4. Which drug is commonly used to prevent myocardial infarction in angina patients?
A. Aspirin
B. Nitroglycerin
C. Ranolazine
D. Metoprolol
Answer: A
Explanation: Aspirin prevents platelet aggregation, reducing the risk of myocardial infarction.
5. A patient is taking nitrates for chronic stable angina. What is the most important
nursing instruction for this patient?
A. Avoid grapefruit juice
B. Do not stop taking the medication abruptly
C. Take the drug only at bedtime
D. Ensure a nitrate-free interval to prevent tolerance
Answer: D
Explanation: A nitrate-free interval is necessary to avoid tolerance to nitrates.

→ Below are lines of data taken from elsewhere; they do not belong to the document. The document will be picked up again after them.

--- src/rtl/weight_fetch_ctrl.sv ---
// rtl/weight_fetch_ctrl.sv - streams DEPTH weight words from a BRAM through a 2-entry credit-gated FIFO
module weight_fetch_ctrl #(
  parameter int DEPTH = 28,
  parameter int AW    = 5,
  parameter int DW    = 16
) (
  input  logic          i_clk,
  input  logic          i_rst_n,
  input  logic          i_start,
  output logic          o_busy,
  output logic          o_done,
  output logic [AW-1:0] o_br_addr,
  output logic          o_br_en,
  output logic          o_br_we,
  output logic [DW-1:0] o_br_di,
  input  logic [DW-1:0] i_br_do,
  output logic [DW-1:0] o_w_data,
  output logic          o_w_valid,
  input  logic          i_w_ready,
  output logic [AW-1:0] o_w_idx,
  output logic          o_w_last
);

  typedef enum logic [1:0] {
    S_IDLE,
    S_FETCH,
    S_DRAIN
  } state_t;

  localparam logic [AW-1:0] LAST_ADDR = AW'(DEPTH - 1);

  state_t          r_state;
  state_t          w_state_nxt;
  logic            r_br_en;
  logic [AW-1:0]   r_br_addr;
  logic            r_done;

  logic [DW-1:0]   r_fifo_data [2];
  logic [AW-1:0]   r_fifo_idx  [2];
  logic            r_fifo_last [2];
  logic            r_rd_ptr;
  logic            r_wr_ptr;
  logic [1:0]      r_count;

  logic            w_push;
  logic            w_pop;
  logic            w_head_last;
  logic [2:0]      w_pending;
  logic            w_credit_ok;
  logic            w_issue;
  logic [AW-1:0]   w_issue_addr;
  logic            w_done_nxt;

  // A read presented last cycle lands in the FIFO at this edge, so r_br_en is the in-flight count.
  assign w_push      = r_br_en;
  assign w_pop       = o_w_valid & i_w_ready;
  assign w_head_last = r_fifo_last[r_rd_ptr];
  assign w_pending   = {1'b0, r_count} + {2'b00, r_br_en};
  assign w_credit_ok = (w_pending - {2'b00, w_pop}) < 3'd2;

  always_comb begin
    w_state_nxt  = r_state;
    w_issue      = 1'b0;
    w_issue_addr = r_br_addr;
    w_done_nxt   = 1'b0;
    case (r_state)
      S_IDLE: begin
        // A START coinciding with the DONE pulse belongs to the finished run and is dropped.
        if (i_start && !r_done) begin
          w_issue      = 1'b1;
          w_issue_addr = '0;
          w_state_nxt  = (DEPTH == 1) ? S_DRAIN : S_FETCH;
        end
      end
      S_FETCH: begin
        if (w_credit_ok) begin
          w_issue      = 1'b1;
          w_issue_addr = r_br_addr + AW'(1);
          if (w_issue_addr == LAST_ADDR) begin
            w_state_nxt = S_DRAIN;
          end
        end
      end
      S_DRAIN: begin
        if (w_pop && w_head_last) begin
          w_state_nxt = S_IDLE;
          w_done_nxt  = 1'b1;
        end
      end
      default: w_state_nxt = S_IDLE;
    endcase
  end

  always_ff @(posedge i_clk or negedge i_rst_n) begin
    if (!i_rst_n) begin
      r_state   <= S_IDLE;
      r_br_en   <= 1'b0;
      r_br_addr <= '0;
      r_done    <= 1'b0;
    end else begin
      r_state <= w_state_nxt;
      r_br_en <= w_issue;
      r_done  <= w_done_nxt;
      if (w_issue) begin
        r_br_addr <= w_issue_addr;
      end
    end
  end

  always_ff @(posedge i_clk or negedge i_rst_n) begin
    if (!i_rst_n) begin
      for (int i = 0; i < 2; i++) begin
        r_fifo_data[i] <= '0;
        r_fifo_idx[i]  <= '0;
        r_fifo_last[i] <= 1'b0;
      end
      r_rd_ptr <= 1'b0;
      r_wr_ptr <= 1'b0;
      r_count  <= '0;
    end else begin
      if (w_push) begin
        r_fifo_data[r_wr_ptr] <= i_br_do;
        r_fifo_idx[r_wr_ptr]  <= r_br_addr;
        r_fifo_last[r_wr_ptr] <= (r_br_addr == LAST_ADDR);
        r_wr_ptr              <= ~r_wr_ptr;
      end
      if (w_pop) begin
        r_rd_ptr <= ~r_rd_ptr;
      end
      r_count <= r_count + {1'b0, w_push} - {1'b0, w_pop};
    end
  end

  assign o_busy    = (r_state != S_IDLE);
  assign o_done    = r_done;
  assign o_br_en   = r_br_en;
  assign o_br_addr = r_br_addr;
  assign o_br_we   = 1'b0;
  assign o_br_di   = '0;
  assign o_w_valid = (r_count != 2'd0);
  assign o_w_data  = r_fifo_data[r_rd_ptr];
  assign o_w_idx   = r_fifo_idx[r_rd_ptr];
  assign o_w_last  = r_fifo_last[r_rd_ptr];

endmodule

6. Which of the following antihypertensive drugs works by blocking angiotensin II
receptors?
A. Lisinopril
B. Losartan
C. Hydrochlorothiazide
D. Amlodipine
Answer: B
Explanation: Losartan is an angiotensin II receptor blocker (ARB).

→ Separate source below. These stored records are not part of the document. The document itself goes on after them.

[src/rtl/glb_done_intr_ctrl.sv]
// Turns per-engine done pulses into sticky ping-pong status/overflow bits with
// W1C clear, per-bit masking and a coalesced, registered level interrupt.

// One status/overflow bit pair; a set on the same cycle as a clear wins.
module glb_done_bit (
  input  logic nvdla_core_clk,
  input  logic nvdla_core_rst,
  input  logic pulse,
  input  logic clr,
  output logic status,
  output logic ovf
);
  always_ff @(posedge nvdla_core_clk or posedge nvdla_core_rst) begin
    if (nvdla_core_rst) begin
      status <= 1'b0;
      ovf    <= 1'b0;
    end else begin
      status <= (status & ~clr) | pulse;
      // A pulse landing on a bit that is being cleared is a fresh event, not an overflow.
      ovf    <= (ovf & ~clr) | (pulse & status & ~clr);
    end
  end
endmodule

module glb_done_intr_ctrl #(
  parameter int NUM_SRC = 8,
  parameter int TMO_W   = 16,
  parameter int W       = 2*NUM_SRC
) (
  input  logic             nvdla_core_clk,
  input  logic             nvdla_core_rst,
  input  logic [W-1:0]     done_pulse,
  input  logic [W-1:0]     done_mask,
  input  logic             status_clr_en,
  input  logic [W-1:0]     status_clr_data,
  input  logic [TMO_W-1:0] coal_timeout,
  output logic [W-1:0]     done_status,
  output logic [W-1:0]     done_ovf,
  output logic             core_intr
);

  typedef enum logic [1:0] {
    ST_IDLE   = 2'd0,
    ST_WAIT   = 2'd1,
    ST_ASSERT = 2'd2
  } state_t;

  state_t           state, state_n;
  logic [TMO_W-1:0] cnt, cnt_n;
  logic [W-1:0]     clr_vec;
  logic             pending;

  assign clr_vec = {W{status_clr_en}} & status_clr_data;

  glb_done_bit u_bit [W-1:0] (
    .nvdla_core_clk (nvdla_core_clk),
    .nvdla_core_rst (nvdla_core_rst),
    .pulse          (done_pulse),
    .clr            (clr_vec),
    .status         (done_status),
    .ovf            (done_ovf)
  );

  // Mask is applied live so unmasking a set bit raises pending at once.
  assign pending = |(done_status & ~done_mask);

  always_ff @(posedge nvdla_core_clk or posedge nvdla_core_rst) begin
    if (nvdla_core_rst) begin
      state     <= ST_IDLE;
      cnt       <= '0;
      core_intr <= 1'b0;
    end else begin
      state     <= state_n;
      cnt       <= cnt_n;
      core_intr <= (state_n == ST_ASSERT);
    end
  end

  // Timeout is captured only when entering WAIT; the counter rests at 0 elsewhere.
  always_comb begin
    state_n = state;
    cnt_n   = '0;
    case (state)
      ST_IDLE: begin
        if (pending) begin
          if (coal_timeout == '0) begin
            state_n = ST_ASSERT;
          end else begin
            state_n = ST_WAIT;
            cnt_n   = coal_timeout - TMO_W'(1);
          end
        end
      end
      ST_WAIT: begin
        if (!pending) begin
          state_n = ST_IDLE;
        end else if (cnt == '0) begin
          state_n = ST_ASSERT;
        end else begin
          cnt_n = cnt - TMO_W'(1);
        end
      end
      ST_ASSERT: begin
        if (!pending) state_n = ST_IDLE;
      end
      default: state_n = ST_IDLE;
    endcase
  end

endmodule

[config.mk]
export PLATFORM = sky130hd
export DESIGN_NAME = glb_done_intr_ctrl
export DESIGN_NICKNAME = d
export VERILOG_FILES = /design/src/rtl/glb_done_intr_ctrl.sv
export SDC_FILE = /design/constraint.sdc
export NUM_CORES = 1
export LEC_CHECK = 0
export BUFFER_PORTS_ARGS = -buffer_cell sky130_fd_sc_hd__buf_2
export CAP_MARGIN = 20
export CORE_AREA = 2 2 130 94
export CTS_BUF_LIST = sky130_fd_sc_hd__clkbuf_4 sky130_fd_sc_hd__clkbuf_8
export DETAILED_ROUTE_END_ITERATION = 12
export DIE_AREA = 0 0 132 96
export GPL_TIMING_DRIVEN = 0
export SYNTH_ARGS = -nofsm -noshare
export SYNTH_HDL_FRONTEND = slang
export SYNTH_SLANG_ARGS = --single-unit
[constraint.sdc]
create_clock -name nvdla_core_clk -period 5.3 [get_ports nvdla_core_clk]
set_clock_uncertainty 0.15 [all_clocks]
set_input_delay 0.265 -clock nvdla_core_clk [delete_from_list [all_inputs] [get_ports nvdla_core_clk]]
set_output_delay 0.265 -clock nvdla_core_clk [all_outputs]
set_load 0.02 [all_outputs]
Word level (Yosys, flattened, before mapping)
Cells that the tools add are included.
{"block": "word_totals", "memories": 0, "wordCells": 170, "latch_bits": 0, "register_bits": 51, "output_inout_bits": 33, "ramBits": 0, "rom_bits": 0}
{"block": "classes", "order_cmp": 0, "bitwise_logic": 115, "addsub": 2, "reduce_logical": 4, "n_mux": 11, "n_mul": 0, "n_div": 0, "shifts": 0, "eq_ne": 3}
{"operator": "AND 1 bit", "count": 64}
{"operator": "2-to-1 mux 16 bit", "count": 4}
{"operator": "AND 16 bit", "count": 2}
{"operator": "zero test 16 bit", "count": 2}
{"operator": "bitwise OR 1 bit", "count": 32}
{"operator": "one-hot mux 16 bit (2 select lines)", "count": 1}
{"operator": "subtractor 16 x 1 -> 16 bit, second input constant", "count": 2}
{"operator": "NOT 1 bit", "count": 16}
{"operator": "NOT 16 bit", "count": 1}
{"operator": "OR reduction 16 bit", "count": 1}
{"operator": "2-to-1 mux 2 bit", "count": 5}
{"operator": "one-hot mux 2 bit (3 select lines)", "count": 1}
{"operator": "equality test 2 bit, second input constant", "count": 2}
{"operator": "equality test 2 x 1 -> 1 bit, second input constant", "count": 1}
{"operator": "zero test 2 bit", "count": 1}

Depth between registers and ports, before layout
{"block": "depth", "ltp_word": 6, "ltp_mapped": 8}

Hierarchy
Synthesis repeated with hierarchy kept, for this count alone.
{"block": "hier_totals", "hier_cells": 294, "hier_area_um2": 2732.6}
{"module": "glb_done_intr_ctrl", "area_per_inst_um2": 1551.5, "cells_each": 182, "instances": 1}
{"module": "glb_done_bit", "area_per_inst_um2": 73.8, "cells_each": 7, "instances": 16}

Worst setup path before layout
No wires, ideal clock.
{"block": "synth_path", "path_kind": "reg-to-reg", "start": "register cnt[0]", "end": "register cnt[10]", "setup_slack_ps": 3120, "setup_ps": 130, "period_less_slack_ps": 2180, "arrival_ps": 1900, "stages_incl_launch_ff": 8, "t_required_ps": 5020, "cell_sequence": "dfrtp_1 > inv_1 > ha_1 > or3b_4 > or2_4 > or4_4 > xor2_1 > o22ai_2"}
{"block": "synth_via", "elab_chain_len": 4, "word_cells_on_any_way": 5, "cone_classes": "add/sub: 1; mux: 3; reduce/logical: 1"}
{"element": "start: declaration", "line": "49", "text": "logic [TMO_W-1:0] cnt, cnt_n;"}
{"element": "start signal: assignment", "line": "74", "text": "cnt <= cnt_n;"}
{"element": "subtractor 16 x 1 -> 16 bit or zero test 16 bit (tied branches)", "line": "100, 97"}
{"element": "2-to-1 mux 16 bit *", "line": "97", "text": "end else if (cnt == '0) begin"}
{"element": "2-to-1 mux 16 bit *", "line": "95", "text": "if (!pending) begin"}
{"element": "one-hot mux 16 bit (2 select lines) *", "line": "83", "text": "case (state)"}
{"element": "net cnt_n[10]", "line": "49"}
The timed path passes the listed nets; every way through them passes the cells marked *.

Worst setup path after layout
{"block": "layout_path", "start": "register u_bit[14].status", "end": "register cnt[14]"}
{"block": "layout_via", "elab_chain_len": 4, "word_cells_on_any_way": 5, "cone_classes": "mux: 3; bitwise: 1; reduce/logical: 1"}
{"element": "start: declaration", "line": "10", "text": "output logic status,"}
{"element": "start signal: assignment", "line": "18", "text": "status <= (status & ~clr) | pulse;"}
{"element": "AND 16 bit *", "line": "65", "text": "assign pending = |(done_status & ~done_mask);"}
{"element": "OR reduction 16 bit *", "line": "65"}
{"element": "2-to-1 mux 16 bit, on equally long branches", "line": "95, 85"}
{"element": "one-hot mux 16 bit (2 select lines) *", "line": "83"}
{"element": "net cnt_n[14]", "line": "49"}
Marked as above.

==> flow_metrics.tcl <==
set metrics [dict create \
    io_pins 100 \
    cts_buffer_depth 2 \
    path_class "reg2reg" \
    switching_share 0.362 \
    post-route-cell-area_um2 3970 \
    layout_setup_ws_ps 3010 \
    pwr-share-clk 0.202 \
    end_kind "register" \
    fin_crit_ps 2290 \
    fin_nets 505 \
    worst_pin_slew_ps 813 \
    grt_overflow 0 \
    drtAntennaViolNets 0 \
    timing.fmax_ghz 0.436 \
    syn_nets 365 \
    die_width_um 132 \
    antenna_found_initial 0 \
    vias 2538 \
    grt_pass1_wl_um 12200 \
    cts.htree.levels 2 \
    rows 33 \
    place_area_um2 3530 \
    place_hpwl_um 5750 \
    totalWireLength_um 7580 \
    rsz0062_at_grt "false" \
    cts_tree "done" \
    synth_top_area_share 0.453 \
    drcViolationCount 0 \
    switching_power_w 0.000490 \
    dr.pass1.iters 5 \
    post_cts_buffers 0 \
    synth_area_per_cell_um2 9.58 \
    numPortBuffers 99 \
    layout_common_cells "buf_2 (102), dfrtp_1 (51), a21oi_1 (33), dlygate4sd3_1 (33), buf_4 (32)" \
    fin_util 0.347 \
    power_density_nw_per_um2 341 \
    first_iter_violations 120 \
    design.core.area_um2 11400 \
    cts.clk_slew.worst_paths_ps 110 \
    synth_area_leaders "dfrtp_1 (45%), buf_4 (8.5%), a21oi_1 (5.9%)" \
    maxCapViolations 0 \
    synth-xor-area-share 0.0839 \
    grt_max_degree 33 \
    synth_top_cell_by_area "dfrtp_1" \
    p_int_w 0.000861 \
    max-slew-margin-rel 0.453 \
    status "finished, final reports clean" \
    n_antenna_cell 0 \
    design.die.area_um2 12700 \
    synth_top_family_by_area "simple AND/OR/NAND/NOR gates" \
    start_util 0.246 \
    place_ws_ps 2950 \
    gp_congestion 0.823 \
    fin_crit_sh 0.432 \
    layout_commonest_cell "buf_2" \
    fin_tns_setup_ps 0 \
    combPwrFrac 0.390 \
    grt_pass1_vias 2462 \
    synth-compound-area-share 0.161 \
    synthMuxAreaShare 0 \
    ys_warn_count 0 \
    seq_area_frac_synth 0.453 \
    synth-seq-cells 51 \
    ir_worst_vdd_v 0.000135 \
    setup_viol 0 \
    holdCritPathClass "in2reg" \
    layout-drive-gt1-share 0.341 \
    syn2layout_area_growth_pct 40.8 \
    r2r_setup_slack_ps 3010 \
    worstPathRequired_ps 5330 \
    crit_fanout 7 \
    power.total_w 0.00135 \
    track_usage 0.121 \
    cts.sinks 51 \
    arrival_ps 2320 \
    seqPwrFrac 0.408 \
    critPathLaunchType "register" \
    cts_resized 0 \
    die_height_um 96 \
    cts_hold_buf 33 \
    ys_types 35 \
    hold_viol 0 \
    fillers 1192 \
    leakagePower_nw 1.83 \
    root_buffer "clkbuf_8" \
    syn-cell-area_um2 2820 \
    synth_fa_ha_area_frac 0.0178 \
    via_per_inst 4.29 \
    numCtsBuffers 5 \
    final_max_slew_viol_count 0 \
    insertion_delay_ps 310 \
    synth-simple-area-share 0.176 \
    syn_inst 294 \
    avgRoutedWirePerCell_um 12.8 \
]
power groups by stage:
stage                     logic (W)  clock network (W)  registers [W]
after CTS                  0.000528           0.000288       0.000550
after detailed placement   0.000508                  0       0.000557
after global placement     0.000494                  0       0.000554
after floorplan            0.000371                  0       0.000541
after global routing       0.000584           0.000302       0.000564
final                      0.000527           0.000273       0.000551
layer usage:
metal | wire, µm | track usage | up-vias
met4 | 68 | 0.0362 | 0
met3 | 281 | 0.0258 | 4
met5 | 0 | 0 | -
met1 | 3760 | 0.169 | 1213
met2 | 3470 | 0.189 | 52
li1 | - | - | 1269
per-stage QoR:
stage               instances  hold WS, ps
floorplan                 294          201
global placement          550          306
detailed placement        551          165
CTS                       591          109
global route              591          118
finish                    591          125
path summary, 6_finish.rpt:
path | start | endpoint | cells after the start
worst max register to register | u_bit[14].status$_DFF_PP0_ | cnt[14]$_DFF_PP0_ | 5
worst max-delay path | u_bit[14].status$_DFF_PP0_ | cnt[14]$_DFF_PP0_ | 5
max in group asynchronous | nvdla_core_rst | u_bit[11].status$_DFF_PP0_ | 4
worst min-delay path | coal_timeout[10] | cnt[10]$_DFF_PP0_ | 3
worst min register to register | u_bit[0].ovf$_DFF_PP0_ | u_bit[0].ovf$_DFF_PP0_ | 2
min in group asynchronous | nvdla_core_rst | core_intr$_DFF_PP0_ | 3
cell families after synthesis:
kind of cell,Yosys count
and+or+nand+nor,93
AOI/OAI and AO/OA,71
DFF,51
buffers and inverters,48
xor gates and xnor gates,27
adders and majority gates,4
cell type report:
class,instances,area (µm²),share of cell area
tap,157,196,0.0495
inverter,9,33.8,0.00852
multi-input combinational,195,1240,0.312
buffer,39,270,0.0681
clock buffer,5,68.8,0.0174
timing repair buffer,133,846,0.213
sequential,51,1280,0.322
clock inverter,2,37.5,0.00946
worst max-delay path, stage by stage (launching register included):
cell       delay (ps)
dfrtp_1           430
nand2b_1           90
o2111ai_1         180
nor4_1            760
nand2b_1          380
o22ai_1           170
registers in the layout, indices dropped and copies added (netlist names):
register	cells
cnt	16
core_intr	1
state	2
u_bit.ovf	16
u_bit.status	16
Yosys cell counts (all sizes together):
library cell / instances
or4: 2
nor4b: 1
nand3: 4
a21o: 16
o22ai: 7
nor2: 17
nand4: 1
inv: 9
o21a: 1
or3b: 2
and3b: 1
nand2b: 17
or3: 4
clkbuf: 4
xnor2: 10
a22oi: 8
nand2: 24
dfrtp: 51
nor3b: 3
o2111ai: 4
nor4: 9
nor3: 6
o31ai: 1
or2: 1
a21oi: 33
and2: 1
xor2: 17
a311oi: 1
ha: 4
buf: 35
Power figures use the tool's default switching activity.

7. The goal of treating hypertensive emergencies is to:
A. Rapidly decrease BP to normal levels

B. Gradually lower BP over 24–48 hours
C. Reduce the risk of MI only
D. Increase the blood flow to kidneys
Answer: B
Explanation: Hypertensive emergencies should be treated gradually to prevent ischemic
damage.
8. Which of the following medications is commonly used in the management of
hypertensive crisis?
A. Atenolol
B. Labetalol
C. Clonidine
D. Hydrochlorothiazide
Answer: B
Explanation: Labetalol is often used in hypertensive crises because of its dual action on alpha
and beta receptors.
9. What is the most common side effect of ACE inhibitors like lisinopril?
A. Hypokalemia
B. Cough
C. Hyperglycemia
D. Bradycardia
Answer: B
Explanation: A persistent dry cough is a well-known side effect of ACE inhibitors.
10. What should be monitored when a patient is prescribed a diuretic for hypertension?
A. Liver function
B. Blood glucose levels
C. Electrolyte levels
D. Urinary output
Answer: C
Explanation: Diuretics can cause electrolyte imbalances, such as hypokalemia or hyponatremia.